Q: I keep hearing how the traditional 9-5 office workday is on the way out and that flexible, remote workforces are in. As a manager, how would I manage employees if I can’t observe their work? Won’t work and life be blurred without set hours or work spaces? How will this work out for businesses? Is it really the future?
A: The interesting thing about onsite vs. remote workforces is that organizations are on very different sides of the debate right now. We’ve seen large, formerly remote organizations call their employees back to the office. We’ve also seen mid-sized organizations embracing remote workforces as they find real estate costs impacting office options. Organizations of all sizes are dealing with millennials—as well as other groups with childcare or commuting issues—who want to work remotely at least part-time to avoid the cost or waste of time associated with onsite work.
The biggest challenge in this discussion is managers like you wondering how to manage remote workers. Most managers were never trained to manage people face to face, never mind remotely. These managers think that just seeing someone at their desk is management—it’s not. Managing time spent in the office isn’t effective. It’s crucial for managers to start measuring for performance, not face time. What measurable activities, projects, or deliverables are visibly being done in a timely fashion regardless of where the employee is? Do you see progress in projects? Revenue coming from salespeople? Determining exactly what the measurable deliverables are will be key in navigating the shift in how and where people work.

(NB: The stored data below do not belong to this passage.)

Context: an optimization exercise on an open-source flow, tuned for small area and a short achievable clock period. The choices shown serve that exercise and are no tape-out recipe. Only simulation tests tie the RTL to the original design; equivalence was not proved. Power and IR drop assume default switching activity.

Setup of job 5342:
## rvCore
module rvCore (
    input  logic        clk,
    input  logic        rst_n,
    output logic [31:0] imemAddr,
    input  logic [31:0] imemInsn,
    output logic        retireValid,
    output logic [4:0]  retireReg,
    output logic [31:0] retireData
);
Size in the first run: ~1300 flip-flops, ~100 I/O pins, about 0.057 sq mm of cells after synthesis.
export LEC_CHECK = 0
export CAP_MARGIN = 20
export CORE_MARGIN = 2
export CORE_UTILIZATION = 55
export PLACE_DENSITY = 0.65
export SETUP_SLACK_MARGIN = 3.0
export SLEW_MARGIN = 20
create_clock -name core_clock -period 6.0 [get_ports {clk}]
standard.sh (not shown) runs the stock make flow with config.mk's settings and CLKGATE_MAP_FILE= SYNTH_SCRIPT=/design/flow/synth_recipe.tcl, a recipe that flattens the netlist after the stock synthesis.
==> flow/flow/run.sh <==
#!/bin/bash
# The standard layout (standard.sh: its synthesis script, settings and
# ORFS steps), with one change: Yosys's full/half-adder extraction is off
# (ADDER_MAP_FILE empty), so ABC maps the ALU's adder as plain logic instead
# of chaining fa/ha cells. Registers and everything else are unchanged.
# ORFS writes each step's full log under orfs/logs/; make's own output goes
# to flow_make.log here.
set -euo pipefail
bash standard.sh ADDER_MAP_FILE= finish > flow_make.log 2>&1
Job 5342 was carried through to the last stage, and its layout satisfied the timing, design-rule and antenna checks.
This design comes from an exercise in tuning for small area, a short achievable clock period and few clock cycles per item on the open sky130 flow, not from production work. Function was checked by simulation only, so behaviour that the tests miss may differ from the original. Power figures rest on the tool's default switching activity, not on a simulated workload.

$ cat design/flow/design.v
`timescale 1ns/1ps
module fft_top (
  input  logic                       clk,
  input  logic                       reset_i,
  input  logic                       in_valid_i,
  output logic                       in_ready_o,
  input  logic [2*(4 + 4)-1:0] in_sample_i,
  output logic                       out_valid_o,
  input  logic                       out_ready_i,
  output logic [2*(4 + 4)-1:0] out_bin_o,
  output logic                       out_last_o
);
  logic [3:0][15:0] d_q, s_q, hi_q;
  logic [7:0][15:0] bk_q;
  logic [8:0]       u_q;
  logic [9:0]       v_q;
  logic [15:0]      out_q;
  logic             out_v_q, out_last_q;
  logic [2:0] fc_q;       
  logic       ffull_q;    
  logic       pa_cur_q;   
  logic [2:0] pa_q;       
  logic [1:0] shc_q;      
  logic       bk_rdy_q;   
  logic [2:0] ob_q;       
  logic fire;
  logic front_ok;
  always_comb begin
    case (fc_q)
      3'd0:                front_ok = (pa_q >= 3'd1);
      3'd1, 3'd2, 3'd3:    front_ok = (pa_q >= 3'd2);
      3'd4:                front_ok = (pa_q >= 3'd3);
      default:             front_ok = (pa_q >= 3'd4);
    endcase
  end
  assign in_ready_o = !ffull_q && (pa_cur_q || front_ok);
  assign fire       = in_valid_i && in_ready_o;
  logic [15:0] x_sum, x_dif;
  assign x_sum = {d_q[0][15:8] + in_sample_i[15:8], d_q[0][7:0] + in_sample_i[7:0]};
  assign x_dif = {d_q[0][15:8] - in_sample_i[15:8], d_q[0][7:0] - in_sample_i[7:0]};
  always_ff @(posedge clk) begin
    if (fire) begin
      d_q[0] <= d_q[1];
      d_q[1] <= d_q[2];
      d_q[2] <= d_q[3];
      d_q[3] <= fc_q[2] ? x_dif : in_sample_i;
    end
    if (fire && fc_q[2]) begin
      s_q[0] <= s_q[1];
      s_q[1] <= s_q[2];
      s_q[2] <= s_q[3];
      s_q[3] <= x_sum;
    end
  end
  logic start, step1;
  assign start = (pa_q == 3'd5) && !bk_rdy_q &&
                 ((fc_q == 3'd7 && !pa_cur_q) || ffull_q);
  assign step1 = (pa_q == 3'd1) && !pa_cur_q;
  logic        dsel13, w2;
  logic [15:0] opa, opb;
  logic [7:0]  bx, by;
  assign w2     = start || (pa_q == 3'd1);
  assign dsel13 = start ? (shc_q == 2'd0) : (shc_q == 2'd1);
  always_comb begin
    if (w2) begin
      opa = dsel13 ? d_q[1] : d_q[0];
      opb = dsel13 ? d_q[3] : d_q[2];
    end else if (pa_q == 3'd2) begin
      opa = s_q[0];
      opb = s_q[2];
    end else begin
      opa = s_q[1];
      opb = s_q[3];
    end
    bx = w2 ? opb[7:0] : opb[15:8];
    by = w2 ? opb[15:8] : opb[7:0];
  end
  logic [15:0] s1_lo, s1_hi;
  assign s1_lo = {opa[15:8] + bx, w2 ? opa[7:0] - by : opa[7:0] + by};
  assign s1_hi = {opa[15:8] - bx, w2 ? opa[7:0] + by : opa[7:0] - by};
  logic signed [7:0] tw_r, tw_i;
  logic signed [8:0] tw_u;
  logic signed [9:0] tw_v;
  assign tw_r = (pa_q == 3'd2) ? bk_q[5][15:8] : bk_q[7][15:8];
  assign tw_i = (pa_q == 3'd2) ? bk_q[5][7:0]  : bk_q[7][7:0];
  always_comb begin
    if (pa_q == 3'd2) begin
      tw_u = tw_r + tw_i;                  
      tw_v = tw_i - tw_r;                  
    end else begin
      tw_u = tw_i - tw_r;                  
      tw_v = -(10'(tw_r) + 10'(tw_i));     
    end
  end
  logic signed [12:0] m_u, m_v;
  assign m_u = 13'(signed'(u_q)) * 13'sd11;
  assign m_v = 13'(signed'(v_q)) * 13'sd11;
  logic [15:0] tw_out;
  assign tw_out = {m_u[11:4], m_v[11:4]};
  always_ff @(posedge clk) begin
    u_q <= tw_u;
    v_q <= tw_v;
  end
  always_ff @(posedge clk) begin
    if (start) begin
      bk_q[1] <= s1_lo;                            
      bk_q[3] <= s1_hi;                            
    end
    if (step1) begin
      bk_q[5] <= s1_lo;                            
      bk_q[7] <= s1_hi;                            
    end
    if (pa_q == 3'd2) begin
      bk_q[0] <= s1_lo;                            
      bk_q[2] <= s1_hi;                            
    end
    if (pa_q == 3'd3) begin
      bk_q[4] <= s1_lo;                            
      bk_q[6] <= {s1_hi[7:0], s1_hi[15:8]};        
      bk_q[5] <= tw_out;                           
    end
    if (pa_q == 3'd4) begin
      bk_q[7] <= tw_out;                           
    end
  end
  logic        out_acc, ev;
  logic [1:0]  j;
  logic [15:0] pa2, pb2;
  logic [7:0]  qx, qy;
  logic        j2;
  logic [15:0] x_lo, x_hi;
  assign out_acc = !out_v_q || out_ready_i;
  assign ev      = out_acc && (ob_q[2] || bk_rdy_q);
  assign j       = ob_q[1:0];
  assign j2      = (j == 2'd2);
  assign pa2     = bk_q[{1'b0, j}];
  assign pb2     = bk_q[{1'b1, j}];
  assign qx      = pb2[15:8];
  assign qy      = pb2[7:0];
  assign x_lo    = {pa2[15:8] + qx, j2 ? pa2[7:0] - qy : pa2[7:0] + qy};
  assign x_hi    = {pa2[15:8] - qx, j2 ? pa2[7:0] + qy : pa2[7:0] - qy};
  always_ff @(posedge clk) begin
    if (ev) begin
      out_q      <= ob_q[2] ? hi_q[0] : x_lo;
      out_last_q <= (ob_q == 3'd7);
      hi_q[0]    <= hi_q[1];
      hi_q[1]    <= hi_q[2];
      hi_q[2]    <= hi_q[3];
      hi_q[3]    <= x_hi;
    end
  end
  always_ff @(posedge clk) begin
    if (reset_i) begin
      fc_q     <= 3'd0;
      ffull_q  <= 1'b0;
      pa_cur_q <= 1'b0;
      pa_q     <= 3'd5;
      shc_q    <= 2'd0;
      bk_rdy_q <= 1'b0;
      ob_q     <= 3'd0;
      out_v_q  <= 1'b0;
    end else begin
      if (fire) begin
        fc_q <= fc_q + 3'd1;
        if (fc_q == 3'd6)
          shc_q <= 2'd0;
        else if (shc_q != 2'd2)
          shc_q <= shc_q + 2'd1;
      end
      if (start && ffull_q)
        ffull_q <= 1'b0;
      if (fire && fc_q == 3'd7) begin
        if (!pa_cur_q && !start)
          ffull_q <= 1'b1;
        pa_cur_q <= 1'b0;
      end else if (start && !ffull_q) begin
        pa_cur_q <= 1'b1;
      end
      if (start)
        pa_q <= 3'd1;
      else if (step1)
        pa_q <= 3'd2;
      else if (pa_q == 3'd2 || pa_q == 3'd3 || pa_q == 3'd4)
        pa_q <= pa_q + 3'd1;
      if (pa_q == 3'd3)
        bk_rdy_q <= 1'b1;
      else if (ev && ob_q == 3'd3)
        bk_rdy_q <= 1'b0;
      if (ev) begin
        ob_q    <= ob_q + 3'd1;
        out_v_q <= 1'b1;
      end else if (out_acc) begin
        out_v_q <= 1'b0;
      end
    end
  end
  assign out_valid_o = out_v_q;
  assign out_bin_o   = out_q;
  assign out_last_o  = out_last_q;
endmodule
This design comes from an exercise in tuning for small area on the open sky130 flow, not from production work. In this exercise RTL edits were held to simulation tests only and were not proved equivalent to the original.

==> inputs of v2 <==
## luma_invert_via_yuv
module luma_invert_via_yuv (
    input  wire logic       i_clk,
    input  wire logic       i_rst_n,
    input  wire logic       start,
    output logic            busy,
    input  wire logic [7:0] i_red_in,
    input  wire logic [7:0] i_green_in,
    input  wire logic [7:0] i_blue_in,
    input  wire logic [7:0] i_alpha_in,
    input  wire logic       i_last_in,
    output logic            o_valid,
    output logic [7:0]      o_red_out,
    output logic [7:0]      o_green_out,
    output logic [7:0]      o_blue_out,
    output logic [7:0]      o_alpha_out,
    output logic            o_last_out
);
    assign busy = 1'b0;
    logic [3:0] r_vld;
    logic [7:0] r_alpha [4];
    logic       r_last  [4];
    always_ff @(posedge i_clk) begin
        if (!i_rst_n) begin
            r_vld <= 4'd0;
        end else begin
            r_vld <= {r_vld[2:0], start};
        end
        r_alpha[0] <= i_alpha_in;
        r_last[0]  <= i_last_in;
        for (int i = 1; i < 4; i++) begin
            r_alpha[i] <= r_alpha[i-1];
            r_last[i]  <= r_last[i-1];
        end
    end
    assign o_valid     = r_vld[3];
    assign o_alpha_out = r_alpha[3];
    assign o_last_out  = r_last[3];
  ...
==> flow/config.mk <==
export PLATFORM = sky130hd
export DESIGN_NAME = luma_invert_via_yuv
export DESIGN_NICKNAME = luma_invert_via_yuv
export VERILOG_FILES = /design/flow/design.v
export SDC_FILE = /design/flow/constraint.sdc
export NUM_CORES = 4
export LEC_CHECK = 0
export ABC_AREA = 0
export CAP_MARGIN = 20
export CORE_MARGIN = 2
export CORE_UTILIZATION = 40
export SLEW_MARGIN = 20
export SYNTH_HIERARCHICAL = 1
export SYNTH_MINIMUM_KEEP_SIZE = 0
==> flow/constraint.sdc <==
create_clock -name core_clock -period 5.5 [get_ports {i_clk}]
set_input_delay 1.1000 -clock core_clock [delete_from_list [all_inputs] [get_ports {i_clk}]]
set_output_delay 1.1000 -clock core_clock [all_outputs]
set_load 0.01 [all_outputs]
standard.sh (not shown) runs the stock make flow with config.mk's settings and CLKGATE_MAP_FILE= SYNTH_SCRIPT=/design/flow/synth_recipe.tcl, a recipe that flattens the netlist after the stock synthesis.
==> flow/flow/run.sh <==
#!/bin/bash
# Standard layout, with the smallest buffer cell for the port buffers and a
# clock tree of smaller buffers without dummy loads.
export BUFFER_PORTS_ARGS="-buffer_cell sky130_fd_sc_hd__buf_1"
export CTS_ARGS="-sink_clustering_enable -repair_clock_nets -dont_use_dummy_load -buf_list sky130_fd_sc_hd__clkbuf_8 -sink_clustering_size 12"
bash standard.sh > standard.log 2>&1
==> v37: changes against v2 <==
Settings changed: CAP_MARGIN 20 to 5, CORE_UTILIZATION 40 to 60, SLEW_MARGIN 20 to 5.
==> comparison table <==
Transition time at the pin with the least slew margin: v2 0.681 ns; v37 0.715 ns
Wire length of the first global-routing pass: v2 45.5 mm; v37 44.3 mm
# Taps: v2 442; v37 275
CORE AREA: v2 32400 µm²; v37 21200 µm²
Timing endpoint of the critical path: v2 o_blue_out[6]; v37 o_red_out[6]
Origin of the critical flop-to-flop path: v2 D1_q2[5]; v37 D1_q1[3]
Outcome: v2 timing/DRC/antenna clean; v37 timing/DRC/antenna clean
Min-Delay Endpoint: v2 r_alpha[3][2]; v37 r_alpha[1][0]
RD Place Congestion: v2 0.930; v37 0.919
Reg2Reg Setup Slack: v2 0.41 ns; v37 0.36 ns
Total wire length after detailed routing: v2 28.0 mm; v37 26.9 mm
Ratio of final minimum period to clock period: v2 0.971; v37 0.961
Row Count: v2 66; v37 53
Global-route met1 utilization: v2 0.231; v37 0.315
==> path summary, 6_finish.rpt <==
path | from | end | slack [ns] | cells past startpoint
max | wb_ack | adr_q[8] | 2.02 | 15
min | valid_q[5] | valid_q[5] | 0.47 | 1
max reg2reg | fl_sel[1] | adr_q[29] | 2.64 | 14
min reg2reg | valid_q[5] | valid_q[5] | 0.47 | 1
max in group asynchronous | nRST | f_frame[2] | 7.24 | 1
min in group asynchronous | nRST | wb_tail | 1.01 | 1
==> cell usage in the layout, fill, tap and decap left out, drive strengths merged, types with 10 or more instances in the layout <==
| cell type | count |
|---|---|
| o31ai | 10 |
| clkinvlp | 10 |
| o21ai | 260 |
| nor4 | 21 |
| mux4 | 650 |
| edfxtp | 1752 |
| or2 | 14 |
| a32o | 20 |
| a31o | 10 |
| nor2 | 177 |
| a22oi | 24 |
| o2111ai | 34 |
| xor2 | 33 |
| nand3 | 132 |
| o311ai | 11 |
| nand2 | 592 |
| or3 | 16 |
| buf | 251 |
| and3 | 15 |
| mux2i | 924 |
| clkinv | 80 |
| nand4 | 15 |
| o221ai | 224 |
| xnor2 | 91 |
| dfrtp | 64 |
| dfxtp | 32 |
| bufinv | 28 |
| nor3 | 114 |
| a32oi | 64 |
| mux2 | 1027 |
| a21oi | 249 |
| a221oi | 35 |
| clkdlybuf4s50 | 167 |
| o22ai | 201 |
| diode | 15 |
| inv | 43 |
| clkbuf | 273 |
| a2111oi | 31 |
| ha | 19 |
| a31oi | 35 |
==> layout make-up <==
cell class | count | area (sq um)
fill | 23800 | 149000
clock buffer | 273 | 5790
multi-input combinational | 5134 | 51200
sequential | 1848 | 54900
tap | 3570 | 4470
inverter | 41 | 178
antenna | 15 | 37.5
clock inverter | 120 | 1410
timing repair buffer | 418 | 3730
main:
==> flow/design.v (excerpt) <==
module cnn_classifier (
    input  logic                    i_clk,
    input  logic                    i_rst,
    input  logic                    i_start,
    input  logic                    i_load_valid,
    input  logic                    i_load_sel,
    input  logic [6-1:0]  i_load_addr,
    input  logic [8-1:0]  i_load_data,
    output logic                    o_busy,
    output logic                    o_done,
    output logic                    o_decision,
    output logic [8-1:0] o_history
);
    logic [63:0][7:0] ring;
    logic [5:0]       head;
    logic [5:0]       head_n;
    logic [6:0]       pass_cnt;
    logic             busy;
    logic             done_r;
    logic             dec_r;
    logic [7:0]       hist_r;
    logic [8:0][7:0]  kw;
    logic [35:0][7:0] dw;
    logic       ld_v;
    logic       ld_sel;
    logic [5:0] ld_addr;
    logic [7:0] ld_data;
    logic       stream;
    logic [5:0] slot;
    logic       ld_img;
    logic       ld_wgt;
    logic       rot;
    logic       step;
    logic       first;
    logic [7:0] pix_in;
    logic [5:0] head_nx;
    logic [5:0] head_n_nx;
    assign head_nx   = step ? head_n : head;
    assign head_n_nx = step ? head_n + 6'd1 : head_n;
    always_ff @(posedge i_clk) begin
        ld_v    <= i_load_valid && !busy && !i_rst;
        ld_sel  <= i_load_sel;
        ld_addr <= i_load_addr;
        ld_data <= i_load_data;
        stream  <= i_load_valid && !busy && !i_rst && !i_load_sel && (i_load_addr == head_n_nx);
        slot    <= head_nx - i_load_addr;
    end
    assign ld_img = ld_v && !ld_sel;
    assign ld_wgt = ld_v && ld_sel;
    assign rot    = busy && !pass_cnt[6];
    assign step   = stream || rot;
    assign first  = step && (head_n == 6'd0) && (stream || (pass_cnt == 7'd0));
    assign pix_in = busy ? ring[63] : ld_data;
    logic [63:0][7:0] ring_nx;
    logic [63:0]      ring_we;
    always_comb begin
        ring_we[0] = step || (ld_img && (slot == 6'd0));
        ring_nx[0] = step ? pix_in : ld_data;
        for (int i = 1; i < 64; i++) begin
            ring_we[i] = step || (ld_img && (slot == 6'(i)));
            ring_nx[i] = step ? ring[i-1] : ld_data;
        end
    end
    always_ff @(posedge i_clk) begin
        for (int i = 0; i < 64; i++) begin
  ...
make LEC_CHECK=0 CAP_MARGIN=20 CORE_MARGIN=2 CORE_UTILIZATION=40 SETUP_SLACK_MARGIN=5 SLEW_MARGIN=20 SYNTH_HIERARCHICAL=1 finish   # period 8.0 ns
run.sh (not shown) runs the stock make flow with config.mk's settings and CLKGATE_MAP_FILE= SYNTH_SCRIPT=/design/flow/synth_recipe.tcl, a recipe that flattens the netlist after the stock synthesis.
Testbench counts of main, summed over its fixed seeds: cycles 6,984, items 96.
Context: an optimization exercise on an open-source flow, tuned for small area, a short achievable clock period and few clock cycles. The choices shown serve that exercise and are no tape-out recipe.
Function was checked by simulation only, so behaviour that the tests miss may differ from the original.
Power and IR drop assume default switching activity.

==> flow/design.v (excerpt) <==
module rsc_viterbi_decoder #(
  parameter int K    = 120,
  parameter int PM_W = 9
) (
  input  logic clock,
  input  logic aclr,
  input  logic start,
  input  logic in_valid,
  input  logic x_in,
  input  logic z_in,
  output logic busy,
  output logic out_valid,
  output logic c_out,
  output logic out_last
);
Size: about 2700 cells after synthesis, roughly 10 I/O pins, about 0.034 mm2 of cells after synthesis.
Settings: LEC_CHECK=0, ABC_CLOCK_PERIOD_IN_PS=2500, CAP_MARGIN=20, CORE_MARGIN=2, CORE_UTILIZATION=60, CTS_CLUSTER_DIAMETER=100, CTS_CLUSTER_SIZE=30, SETUP_SLACK_MARGIN=5, SLEW_MARGIN=20; clock period 7.5 ns.
run.sh (not shown) runs the stock make flow with config.mk's settings and CLKGATE_MAP_FILE= SYNTH_SCRIPT=/design/flow/synth_recipe.tcl, a recipe that flattens the netlist after the stock synthesis.
Testbench counts at the start, summed over its fixed seeds: cycles 46,848.
Rerun with:
Settings changed: CTS_CLUSTER_DIAMETER 100 to 80, CTS_CLUSTER_SIZE 30 to 25.
=> Final cell count rose by 0.31%; total power rises by 1.2%; critical path depth is unchanged.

As for work/life balance, it’s plenty blurred already. We all have laptops and smart phones that allow work to take place anywhere, any time—just think of the last time you checked your work email from the beach or at a family dinner. Results of a remote workforce are varied, though—some organizations actually see their employees working more hours when they don’t have to commute because they end up contributing what would be commuting time to working. As businesses become more and more global, flexible, remote workforces may be non-negotiable—an employee might have to take a conference call from home late at night if they’re working with a client in Tokyo.
It’s still an open discussion regarding how this will work out for organizations. Some industries and leaders will find that it works out perfectly for some roles with some managers. Others will find it unsuitable for their specific business. For example, tech support might function just fine, since they likely have clear deliverables and measurable output. But the company receptionist (or an ER nurse or kindergarten teacher) couldn’t perform essential job duties from home. Some employees will even find that they prefer being in the office with colleagues—perhaps they like the consistency or don’t have the space at home to work effectively. There is an enormous middle ground here, too. Maybe a remote group comes in one day a week for meetings and other activities that are valuable to camaraderie or cross-divisional relationships.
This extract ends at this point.